Well . . . my daughter and I traveled to Chicago to have a special father-daughter vacation. My daughter asked to visit the Chicago American Girl Store. I quickly agreed. It was her vacation too, and I like to believe that I am an armchair anthropologist. Therefore, I’m always at work.
If you have trouble finding the store in Chicago, ask anyone walking down the Magnificent Mile and they’ll tell you. The American Girl store is a major Chicago institution.
I just assumed that I knew what kind of merchandise was in the store, but I was wrong. There is a lot more to American Girl than brave little Kaya. There are all kinds of dolls, including trendy, preppy, smug, materialist little dolls. And how dare I call what they sell “merchandise”!
Here’s a slogan prominently displayed throughout the store: Those dolls are “just like you.” Just like me? Oh, I suppose they weren’t really talking to me. But those dolls are supposedly just like all those little girl customers. You’ll recognize those girls by the way they drag their parents around the store and convince their parents to pull out their credit cards for those expensive accessories–even Kaya has lots of accessories, including a set of plastic food for $20.
“Just like you.” What does that really mean? It means that the professional staff of the store can match those dolls up with your daughter’s physical traits. It also means that you can buy matching clothes for your daughter and her doll(s). By the way, that staff does include more than a few young men. Men who aren’t afraid to play with (or at least sell) dolls.
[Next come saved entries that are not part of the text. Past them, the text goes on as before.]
This design comes from an exercise in tuning for small area on the open sky130 flow, not from production work. In this exercise RTL edits were held to simulation tests only and were not proved equivalent to the original. Power and IR drop assume default switching activity.

## main
==> flow/design.v (excerpt) <==
module clockSyncTop #(
    parameter int clkRate = 50_000,
    parameter int debounceTicks = 200,
    parameter int toleranceTicks = 1_000,
    parameter int detectRange = 3_000,
    parameter int dacCountsPerHz = 35,
    parameter int spiHalfTicks = 2
) (
    input  logic clk,
    input  logic rstN,
    input  logic csrStrobe,
    input  logic ppsPrimary,
    input  logic ppsSecondary,
    input  logic offsetBinary,
    input  csrPkg::csrCommand_t command,
    output csrPkg::syncStatus_t status,
    output syncPkg::dacValue_t dacReadback,
    output logic ppsStrobe,
    output logic SPI_CLK,
    output logic SPI_SYNCn,
    output logic SPI_SDI
);
Size in the first run: ~1,100 cells after synthesis, about 190 flip-flops, roughly 90 I/O pins, roughly 12,000 µm² of cells after synthesis.
==> module ppsQualifier, before the edit <==
module ppsQualifier #(
    parameter int clkRate = 100_000_000,
    parameter int debounceTicks = 200,
    parameter int toleranceTicks = 20_000
) (
    input  logic clk,
    input  logic rstN,
    input  logic ppsAsync,
    output logic ppsStrobe,
    output logic ppsValid
);
    localparam int fastReload = clkRate - toleranceTicks - 1;
    localparam int slowReload = clkRate + toleranceTicks;
    localparam int fastBit = $clog2(slowReload - fastReload + 1);
    localparam int fastSteps = (fastReload + 2 ** fastBit - 1) / (2 ** fastBit);
    localparam int windowOffset = fastSteps * (2 ** fastBit) - fastReload;
    localparam int slowLimit = slowReload + windowOffset;
    localparam int intervalWidth = $clog2(slowLimit + 1);
    localparam int debounceWidth = $clog2(debounceTicks + 1);
    localparam int debounceStart = 2 ** debounceWidth - 1 - debounceTicks;
    logic ppsMeta;
    logic ppsSync;
    logic [debounceWidth-1:0] debounceCount;
    logic [debounceWidth-1:0] debounceNext;
    logic [intervalWidth-1:0] intervalCount;
    logic [intervalWidth-1:0] intervalNext;
    logic debounceDone;
    logic tooFast;
    logic tooSlow;
    logic accept;
    assign debounceDone = &debounceCount;
    assign tooFast = (intervalCount[intervalWidth-1:fastBit] != (intervalWidth - fastBit)'(fastSteps));
    assign tooSlow = (intervalCount == intervalWidth'(slowLimit));
    assign accept = ppsSync && debounceDone;
    rcInc #(.W(debounceWidth)) u_debounceInc (
        .a(debounceCount),
        .cin(!debounceDone),
        .sum(debounceNext)
    );
    rcInc #(.W(intervalWidth)) u_intervalInc (
        .a(intervalCount),
        .cin(!tooSlow),
        .sum(intervalNext)
    );
    always_ff @(posedge clk or negedge rstN) begin
        if (!rstN) begin
            ppsMeta <= 1'b0;
            ppsSync <= 1'b0;
            debounceCount <= debounceWidth'(debounceStart);
            intervalCount <= intervalWidth'(slowLimit);
            ppsStrobe <= 1'b0;
            ppsValid <= 1'b0;
        end else begin
            ppsMeta <= ppsAsync;
            ppsSync <= ppsMeta;
            ppsStrobe <= accept && !tooFast && !tooSlow;
            if (ppsSync) begin
                debounceCount <= debounceWidth'(debounceStart);
            end else begin
                debounceCount <= debounceNext;
            end
            if (accept) begin
                ppsValid <= !tooFast && !tooSlow;
                intervalCount <= intervalWidth'(windowOffset);
            end else begin
                if (tooSlow) begin
                    ppsValid <= 1'b0;
                end
                intervalCount <= intervalNext;
            end
        end
    end
endmodule
Settings: LEC_CHECK=0, CAP_MARGIN=20, CORE_MARGIN=2, CORE_UTILIZATION=40, PLACE_DENSITY=0.6, SLEW_MARGIN=20; clock period 10.0 ns.
standard.sh (not shown) runs the stock make flow with config.mk's settings and CLKGATE_MAP_FILE= SYNTH_SCRIPT=/design/flow/synth_recipe.tcl, a recipe that flattens the netlist after the stock synthesis.
==> flow/flow/run.sh <==
#!/bin/bash
# The standard layout (standard.sh, unchanged synthesis) with two changes:
# - each port gets the platform's smallest buffer (buf_1) as its port buffer
# - clock tree synthesis builds its tree from clkbuf_8 and adds no dummy loads
set -euo pipefail
export BUFFER_PORTS_ARGS="-buffer_cell sky130_fd_sc_hd__buf_1"
export CTS_ARGS="-sink_clustering_enable -repair_clock_nets -dont_use_dummy_load -buf_list sky130_fd_sc_hd__clkbuf_8"
bash standard.sh > standard.log 2>&1
Input changes introduced in the feature branch (baseline for comparison: main):
==> flow/design.v, changed modules only <==
module ppsQualifier #(
    parameter int clkRate = 100_000_000,
    parameter int debounceTicks = 200,
    parameter int toleranceTicks = 20_000
) (
    input  logic clk,
    input  logic rstN,
    input  logic ppsAsync,
    output logic ppsStrobe,
    output logic ppsValid
);
    localparam int fastReload = clkRate - toleranceTicks - 1;
    localparam int slowReload = clkRate + toleranceTicks;
    localparam int fastBit = $clog2(slowReload - fastReload + 1);
    localparam int fastSteps = (fastReload + 2 ** fastBit - 1) / (2 ** fastBit);
    localparam int windowOffset = fastSteps * (2 ** fastBit) - fastReload;
    localparam int slowLimit = slowReload + windowOffset;
    localparam int intervalWidth = $clog2(slowLimit + 1);
    localparam int debounceWidth = $clog2(debounceTicks + 1);
    localparam int debounceStart = 2 ** debounceWidth - 1 - debounceTicks;
    logic ppsMeta;
    logic ppsSync;
    logic ppsDelayed;
    logic [debounceWidth-1:0] debounceCount;
    logic [debounceWidth-1:0] debounceNext;
    logic [intervalWidth-1:0] intervalCount;
    logic [intervalWidth-1:0] intervalNext;
    logic risingEdge;
    logic debounceDone;
    logic tooFast;
    logic tooSlow;
    logic accept;
    assign risingEdge = ppsSync && !ppsDelayed;
    assign debounceDone = &debounceCount;
    assign tooFast = (intervalCount[intervalWidth-1:fastBit] != (intervalWidth - fastBit)'(fastSteps));
    assign tooSlow = (intervalCount == intervalWidth'(slowLimit));
    assign accept = risingEdge && debounceDone;
    rcInc #(.W(debounceWidth)) u_debounceInc (
        .a(debounceCount),
        .cin(!debounceDone),
        .sum(debounceNext)
    );
    rcInc #(.W(intervalWidth)) u_intervalInc (
        .a(intervalCount),
        .cin(!tooSlow),
        .sum(intervalNext)
    );
    always_ff @(posedge clk or negedge rstN) begin
        if (!rstN) begin
            ppsMeta <= 1'b0;
            ppsSync <= 1'b0;
            ppsDelayed <= 1'b0;
            debounceCount <= debounceWidth'(debounceStart);
            intervalCount <= intervalWidth'(slowLimit);
            ppsStrobe <= 1'b0;
            ppsValid <= 1'b0;
        end else begin
            ppsMeta <= ppsAsync;
            ppsSync <= ppsMeta;
            ppsDelayed <= ppsSync;
            ppsStrobe <= accept && !tooFast && !tooSlow;
            if (ppsSync) begin
                debounceCount <= debounceWidth'(debounceStart);
            end else begin
                debounceCount <= debounceNext;
            end
            if (accept) begin
                ppsValid <= !tooFast && !tooSlow;
                intervalCount <= intervalWidth'(windowOffset);
            end else begin
                if (tooSlow) begin
                    ppsValid <= 1'b0;
                end
                intervalCount <= intervalNext;
            end
        end
    end
endmodule
- The feature branch finished all stages; the layout is clean.
- STATUS first-pass GRT wire length: the feature branch loses against main
- On simple-gate share of the synthesized area, the feature branch tracks main almost exactly.
- Compared main against the feature branch; final cell count within noise.
- The feature branch: overall via count from detail_route higher than main
- [compare] base=main new=the feature branch: power after layout went up by 22 µW; count of cell types in the netlist saw an increase; clock period minus worst slack went down; number of filler instances in the final layout moved up.
- [compare] base=main new=the feature branch: compound-gate portion of the synthesized area decreased by 0.85 points relative to the old numbers; first-iteration DRC count shrank by 58; area of the core region now sits at about the same level; clock buffer and inverter area fraction after layout did not really move.
- Taking main as the reference point, the combinational cell fraction of total power of the feature branch rises by 0.6 points.

re-timing with driven ports:
No port has a modelled driver above. Below, the same layouts with a new extraction and two added sets of constraints. Step 1 assumes that a clkbuf_16 drives the clock port and a buf_2 every other input. Step 2 adds t to the input delays and takes it off the output delays; t is the mean of the earliest and latest rising clock arrival at the registers after step 1. Input paths then give back, and output paths get back, about the clock's delay inside the block. Slacks: no drivers / after step 1 / after step 2; pairs: no drivers / after step 1.
run	shift t [ns]	slack for setup (ns)	hold slack, ns	worst setup path at the end
main	0.510	0.835 / 0.835 / 0.835	0.364 / 0.364 / 0.364	register to register
the feature branch	0.506	0.901 / 0.901 / 0.901	0.354 / 0.354 / 0.354	register to register
After both steps every run listed still meets setup and hold.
The staff can match you up with your doll-counterpart fairly easily, because they have dozens of potential matches:
If you have medium brown colored skin, they have a $100 doll for you. I asked one of the staff whether they match up the personality with each girl’s personality. She looked confused, then laughed and said “no.” Those dolls are a lot like you–except (and don’t tell this to any of the little girls) they are plastic and not alive. Don’t tell that to anyone at the store, because they spend their energy succdessfully convincing the girls otherwise. The store has a big theater where real people portray the dolls in elaborate productions. Each ticket to one of these productions is about $26.
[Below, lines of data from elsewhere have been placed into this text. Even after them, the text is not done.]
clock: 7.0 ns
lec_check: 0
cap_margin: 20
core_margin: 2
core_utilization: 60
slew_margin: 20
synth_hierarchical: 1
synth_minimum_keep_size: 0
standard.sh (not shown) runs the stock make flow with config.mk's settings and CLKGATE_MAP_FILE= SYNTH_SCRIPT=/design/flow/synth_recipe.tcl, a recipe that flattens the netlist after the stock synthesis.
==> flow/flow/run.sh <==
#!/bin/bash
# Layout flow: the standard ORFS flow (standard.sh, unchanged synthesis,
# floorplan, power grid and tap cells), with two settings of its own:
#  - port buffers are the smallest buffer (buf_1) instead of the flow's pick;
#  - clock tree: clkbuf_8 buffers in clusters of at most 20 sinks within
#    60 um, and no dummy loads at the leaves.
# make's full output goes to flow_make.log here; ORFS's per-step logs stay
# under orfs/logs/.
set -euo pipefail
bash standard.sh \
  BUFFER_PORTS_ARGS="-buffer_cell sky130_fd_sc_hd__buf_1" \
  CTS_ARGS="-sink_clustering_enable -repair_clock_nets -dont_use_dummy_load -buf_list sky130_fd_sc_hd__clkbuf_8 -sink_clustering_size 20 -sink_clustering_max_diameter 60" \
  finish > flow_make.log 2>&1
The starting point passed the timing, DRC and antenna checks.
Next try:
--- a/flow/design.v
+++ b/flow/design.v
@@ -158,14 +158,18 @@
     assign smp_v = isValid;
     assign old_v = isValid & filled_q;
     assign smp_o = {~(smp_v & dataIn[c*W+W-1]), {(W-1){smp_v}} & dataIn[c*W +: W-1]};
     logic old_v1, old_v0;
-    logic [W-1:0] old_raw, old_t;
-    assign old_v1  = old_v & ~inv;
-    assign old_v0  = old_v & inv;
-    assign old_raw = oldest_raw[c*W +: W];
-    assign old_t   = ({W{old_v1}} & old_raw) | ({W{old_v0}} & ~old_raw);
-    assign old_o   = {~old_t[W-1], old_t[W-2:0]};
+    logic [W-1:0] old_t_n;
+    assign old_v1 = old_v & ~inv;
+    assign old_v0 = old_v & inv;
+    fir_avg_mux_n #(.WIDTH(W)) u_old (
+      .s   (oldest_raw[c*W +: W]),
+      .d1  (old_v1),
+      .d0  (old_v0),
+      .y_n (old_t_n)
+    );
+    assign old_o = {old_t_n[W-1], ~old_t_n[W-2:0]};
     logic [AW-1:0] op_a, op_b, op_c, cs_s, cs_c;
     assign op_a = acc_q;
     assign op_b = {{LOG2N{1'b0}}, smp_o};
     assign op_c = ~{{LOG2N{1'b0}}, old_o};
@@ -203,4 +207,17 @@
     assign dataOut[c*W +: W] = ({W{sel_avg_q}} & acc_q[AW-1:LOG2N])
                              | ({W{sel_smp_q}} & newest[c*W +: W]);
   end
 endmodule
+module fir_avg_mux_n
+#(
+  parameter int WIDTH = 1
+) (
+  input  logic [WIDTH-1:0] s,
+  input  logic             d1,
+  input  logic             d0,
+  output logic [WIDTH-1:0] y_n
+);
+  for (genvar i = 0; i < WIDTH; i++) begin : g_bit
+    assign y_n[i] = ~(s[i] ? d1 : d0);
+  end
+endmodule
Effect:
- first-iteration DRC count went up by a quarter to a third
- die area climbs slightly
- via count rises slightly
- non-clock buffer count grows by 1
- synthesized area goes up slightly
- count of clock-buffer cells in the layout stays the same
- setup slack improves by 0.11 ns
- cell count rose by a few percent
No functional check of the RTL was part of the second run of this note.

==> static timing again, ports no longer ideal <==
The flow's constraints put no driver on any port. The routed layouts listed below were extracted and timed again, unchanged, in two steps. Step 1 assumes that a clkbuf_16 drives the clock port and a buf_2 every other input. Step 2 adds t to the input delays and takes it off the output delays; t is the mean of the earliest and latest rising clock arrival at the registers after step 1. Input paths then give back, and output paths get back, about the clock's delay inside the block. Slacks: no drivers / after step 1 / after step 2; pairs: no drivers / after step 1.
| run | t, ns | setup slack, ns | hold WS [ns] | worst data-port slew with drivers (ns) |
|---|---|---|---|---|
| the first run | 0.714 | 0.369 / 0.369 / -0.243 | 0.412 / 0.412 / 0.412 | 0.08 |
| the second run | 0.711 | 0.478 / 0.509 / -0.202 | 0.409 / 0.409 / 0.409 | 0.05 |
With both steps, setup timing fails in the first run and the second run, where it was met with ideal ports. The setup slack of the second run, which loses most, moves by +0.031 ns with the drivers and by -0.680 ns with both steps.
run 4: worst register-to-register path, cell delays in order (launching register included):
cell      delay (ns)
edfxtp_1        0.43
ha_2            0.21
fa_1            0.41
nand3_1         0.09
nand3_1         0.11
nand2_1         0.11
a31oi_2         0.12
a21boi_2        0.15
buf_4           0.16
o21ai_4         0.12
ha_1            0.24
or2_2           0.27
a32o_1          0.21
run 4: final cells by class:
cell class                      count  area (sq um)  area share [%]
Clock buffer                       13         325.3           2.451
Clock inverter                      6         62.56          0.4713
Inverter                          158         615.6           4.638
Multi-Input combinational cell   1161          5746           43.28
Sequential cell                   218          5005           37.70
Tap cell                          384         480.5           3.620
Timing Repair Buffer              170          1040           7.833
From an optimization exercise on the open Yosys and OpenROAD flow, aimed at small area, a short achievable clock period and few clock cycles per item; shortcuts taken in it are not production practice.
RTL that was checked went through simulation tests only; none was proved equivalent to the original.
Power and IR drop assume default switching activity.

==> module cory_vtap2, before the edit <==
module cory_vtap2 #(
  parameter int N = 8,
  parameter int W = 8
) (
  input  logic         clk,
  input  logic         reset,
  input  logic         i_a_v,
  input  logic [N-1:0] i_a_d,
  input  logic         i_a_last_x,
  input  logic         i_a_last_y,
  output logic         o_a_r,
  output logic         o_z_v,
  output logic [N-1:0] o_z_d,
  output logic [N-1:0] o_z_up,
  output logic         o_z_up_v,
  output logic         o_z_last_x,
  output logic         o_z_last_y,
  input  logic         i_z_r
);
  localparam int NG = W - 3;
  logic          step_q;           
  logic          step_d;
  logic          acc, del;
  logic         ar_q;
  logic         iv0_q, iv0_d;
  logic [N-1:0] id0_q;
  logic         ix0_q, iy0_q;
  logic         ld_in;
  assign o_a_r = ar_q;
  assign ld_in = ~iv0_q | step_q;
  assign acc   = i_a_v & ld_in;
  assign iv0_d = (iv0_q & ~step_q) | acc;
  always_ff @(posedge clk) begin
    if (reset) begin
      ar_q  <= 1'b1;
      iv0_q <= 1'b0;
    end else begin
      ar_q  <= ~iv0_d | step_d;
      iv0_q <= iv0_d;
    end
  end
  always_ff @(posedge clk) begin
    if (ld_in) begin
      id0_q <= i_a_d; ix0_q <= i_a_last_x; iy0_q <= i_a_last_y;
    end
  end
  logic         ov0_q, ov1_q, ov1_d;
  logic [N-1:0] od0_q, ou0_q;
  logic         ouv0_q, ox0_q, oy0_q;
  logic [N-1:0] r_up;              
  logic         row0_q, row0_d;
  assign del  = ov0_q & i_z_r;
  assign ov1_d = del ? (ov1_q & step_q) : (ov1_q | (ov0_q & step_q));
  always_ff @(posedge clk) begin
    if (reset) begin
      ov0_q <= 1'b0;
      ov1_q <= 1'b0;
    end else begin
      ov0_q <= del ? (ov1_q | step_q) : (ov0_q | step_q);
      ov1_q <= ov1_d;
    end
  end
  localparam int OW = 2 * N + 3;
  logic [OW-1:0] o0_q, o1_q, o_new, o0_src;
  logic          o0_ld;
  assign o_new  = {id0_q, r_up, ~row0_q, ix0_q, iy0_q};
  assign o0_ld  = del | ~ov0_q;
  assign o0_src = (del & ov1_q) ? o1_q : o_new;
  always_ff @(posedge clk) begin
    o0_q <= o0_q ^ ({OW{o0_ld}} & (o0_q ^ o0_src));
    if (del | ~ov1_q) o1_q <= o_new;
  end
  assign {od0_q, ou0_q, ouv0_q, ox0_q, oy0_q} = o0_q;
  assign o_z_v      = ov0_q;
  assign o_z_d      = od0_q;
  assign o_z_up     = ou0_q;
  assign o_z_up_v   = ouv0_q;
  assign o_z_last_x = ox0_q;
  assign o_z_last_y = oy0_q;
  logic [NG-1:0] cg_q, cg_d;       
  logic [NG-1:0] pen;              
  logic          st_q, st_d;       
  logic          ge_q, ge_d;       
  logic [NG-1:0] al_d;             
  logic [NG-1:0] rot_q, rot_d;     
  logic [N-1:0]  head [NG];
  logic [NG-1:0] rs_q, rs_d;       
  always_comb begin
    cg_d  = cg_q;
    st_d  = st_q;
    ge_d  = ge_q;
    if (step_q) begin
      if (ix0_q) cg_d = NG'(1);
      else if (ge_q) cg_d = {cg_q[NG-2:0], cg_q[NG-1]};
      st_d = ix0_q | ge_q;
      ge_d = ~ix0_q & ~ge_q & |(cg_q & pen);
    end
    step_d = iv0_d & ~ov1_d & (~st_d | |(cg_d & al_d));
    for (int k = 0; k < NG; k++)
      rot_d[k] = (step_d & cg_d[k]) | (~al_d[k] & ~(cg_d[k] & ~st_d));
    row0_d = (step_q & ix0_q) ? iy0_q : row0_q;
    rs_d = row0_d ? '0 : cg_d;
    r_up = '0;
    for (int k = 0; k < NG; k++) if (rs_q[k]) r_up = r_up | head[k];
  end
  always_ff @(posedge clk) begin
    if (reset) begin
      cg_q   <= NG'(1);
      st_q   <= 1'b1;
      ge_q   <= 1'b0;
      row0_q <= 1'b1;
      rs_q   <= '0;
      step_q <= 1'b0;
      rot_q  <= '0;
    end else begin
      cg_q   <= cg_d;
      st_q   <= st_d;
      ge_q   <= ge_d;
      step_q <= step_d;
      rot_q  <= rot_d;
      row0_q <= row0_d;
      rs_q   <= rs_d;
    end
  end
  for (genvar k = 0; k < NG; k++) begin : g_grp
    localparam int SB = (k == 0) ? 4 : k + 3;    
    localparam int S  = 1 << SB;
    logic [SB-1:0] off_q;
    logic [N-1:0]  m_q [S];
    assign al_d[k]  = rot_q[k] ? (off_q == '1) : (off_q == '0);
    assign pen[k]   = (off_q == SB'(S - 2));
    assign head[k]  = m_q[0];
    always_ff @(posedge clk) begin
      if (reset) off_q <= '0;
      else if (rot_q[k]) off_q <= off_q + 1'b1;
    end
    always_ff @(posedge clk) begin
      if (rot_q[k]) begin
        for (int i = 0; i < S - 1; i++) m_q[i] <= m_q[i+1];
        m_q[S-1] <= (step_q & cg_q[k]) ? id0_q : m_q[0];
      end
    end
  end
endmodule
clock: 3.3 ns
lec_check: 0
abc_clock_period_in_ps: 2000
cap_margin: 20
core_margin: 2
core_utilization: 40
cts_cluster_diameter: 150
cts_cluster_size: 28
setup_slack_margin: 1.5
slew_margin: 20
run.sh (not shown) runs the stock make flow with config.mk's settings and CLKGATE_MAP_FILE= SYNTH_SCRIPT=/design/flow/synth_recipe.tcl, a recipe that flattens the netlist after the stock synthesis.
==> next run, changes <==
--- a/flow/design.v
+++ b/flow/design.v
@@ -22,36 +22,36 @@
   logic          step_d;
   logic          acc, del;
   logic         ar_q;
   logic         iv0_q, iv0_d;
   logic [N-1:0] id0_q;
   logic         ix0_q, iy0_q;
-  logic         ld_in;
   assign o_a_r = ar_q;
-  assign ld_in = ~iv0_q | step_q;
-  assign acc   = i_a_v & ld_in;
+  assign acc   = i_a_v & ar_q;
   assign iv0_d = (iv0_q & ~step_q) | acc;
   always_ff @(posedge clk) begin
     if (reset) begin
       ar_q  <= 1'b1;
       iv0_q <= 1'b0;
     end else begin
       ar_q  <= ~iv0_d | step_d;
       iv0_q <= iv0_d;
     end
   end
   always_ff @(posedge clk) begin
-    if (ld_in) begin
+    if (ar_q) begin
       id0_q <= i_a_d; ix0_q <= i_a_last_x; iy0_q <= i_a_last_y;
     end
   end
   logic         ov0_q, ov1_q, ov1_d;
   logic [N-1:0] od0_q, ou0_q;
   logic         ouv0_q, ox0_q, oy0_q;
-  logic [N-1:0] r_up;              
-  logic         row0_q, row0_d;
+  logic [N-1:0] r_up;
+  logic         row0_q;
+  logic [N-1:0] rd;
+  assign r_up = row0_q ? '0 : rd;
   assign del  = ov0_q & i_z_r;
   assign ov1_d = del ? (ov1_q & step_q) : (ov1_q | (ov0_q & step_q));
   always_ff @(posedge clk) begin
     if (reset) begin
       ov0_q <= 1'b0;
       ov1_q <= 1'b0;
@@ -81,13 +81,12 @@
   logic [NG-1:0] pen;              
   logic          st_q, st_d;       
   logic          ge_q, ge_d;       
   logic [NG-1:0] al_d;             
   logic [NG-1:0] rot_q, rot_d;     
   logic [N-1:0]  head [NG];
-  logic [NG-1:0] rs_q, rs_d;       
   always_comb begin
     cg_d  = cg_q;
     st_d  = st_q;
     ge_d  = ge_q;
     if (step_q) begin
       if (ix0_q) cg_d = NG'(1);
@@ -95,34 +94,30 @@
       st_d = ix0_q | ge_q;
       ge_d = ~ix0_q & ~ge_q & |(cg_q & pen);
     end
     step_d = iv0_d & ~ov1_d & (~st_d | |(cg_d & al_d));
     for (int k = 0; k < NG; k++)
       rot_d[k] = (step_d & cg_d[k]) | (~al_d[k] & ~(cg_d[k] & ~st_d));
-    row0_d = (step_q & ix0_q) ? iy0_q : row0_q;
-    rs_d = row0_d ? '0 : cg_d;
-    r_up = '0;
-    for (int k = 0; k < NG; k++) if (rs_q[k]) r_up = r_up | head[k];
+    rd = '0;
+    for (int k = 0; k < NG; k++) if (cg_q[k]) rd = rd | head[k];
   end
   always_ff @(posedge clk) begin
     if (reset) begin
       cg_q   <= NG'(1);
       st_q   <= 1'b1;
       ge_q   <= 1'b0;
       row0_q <= 1'b1;
-      rs_q   <= '0;
       step_q <= 1'b0;
       rot_q  <= '0;
     end else begin
       cg_q   <= cg_d;
       st_q   <= st_d;
       ge_q   <= ge_d;
       step_q <= step_d;
       rot_q  <= rot_d;
-      row0_q <= row0_d;
-      rs_q   <= rs_d;
+      if (step_q & ix0_q) row0_q <= iy0_q;
     end
   end
   for (genvar k = 0; k < NG; k++) begin : g_grp
     localparam int SB = (k == 0) ? 4 : k + 3;    
     localparam int S  = 1 << SB;
     logic [SB-1:0] off_q;
Effect: The changed run finished clean. Worst setup slack is better by 0.16 ns. Wire length grows by 1.2%. Via count grows by 0.61%. Area after synthesis hardly moves. Cell count barely changes. Global-route usage grows by 0.18 points. Design area is about the same. Die area barely changes.
Testbench counts after the change, summed over its fixed seeds: cycles 43,876, items 43,860.
No functional check of the RTL was part of the first run of this note.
Ooops. Did your doll have a bad hair day? If so, you’ll need to take her to the American Girl Salon, for a $20 hair styling:
If your doll loses her head (or arm), you can take her to the American Girl Hospital. They don’t make housecalls and they don’t have an ambulance that comes out to the scene of the accident. But they are great doctors, according to the young female clerk. I asked whether any of the patients have died at the hospital and she gave me a nervous laugh.
I asked her whether those “Restrooms” mentioned on the sign are for the dolls or for the girls. She told me that they are restrooms for girls, though those restrooms include special accommodations for the dolls in the restroom, some sort of doll lounge, so that the girls don’t need to take the dolls into the stalls. Speaking of lounging, it’s been a long day, so the dolls need to rest a bit.
And now it’s time to have a meal. How about one of those $20 per person meals at the American Doll Cafe?
Where does your doll sit? Right next to you, of course. American Doll provides special seats for the dolls, right at your table.
Don’t put your doll too close to that Banana Flambé, or it might be right back to the Doll Hospital for you best friend.
Do you have any other questions? If so, check with the American Girl Store Concierge.
If you have questions after-hours, call anyway. Maybe one of those little dolls will pick up the phone and talk to you.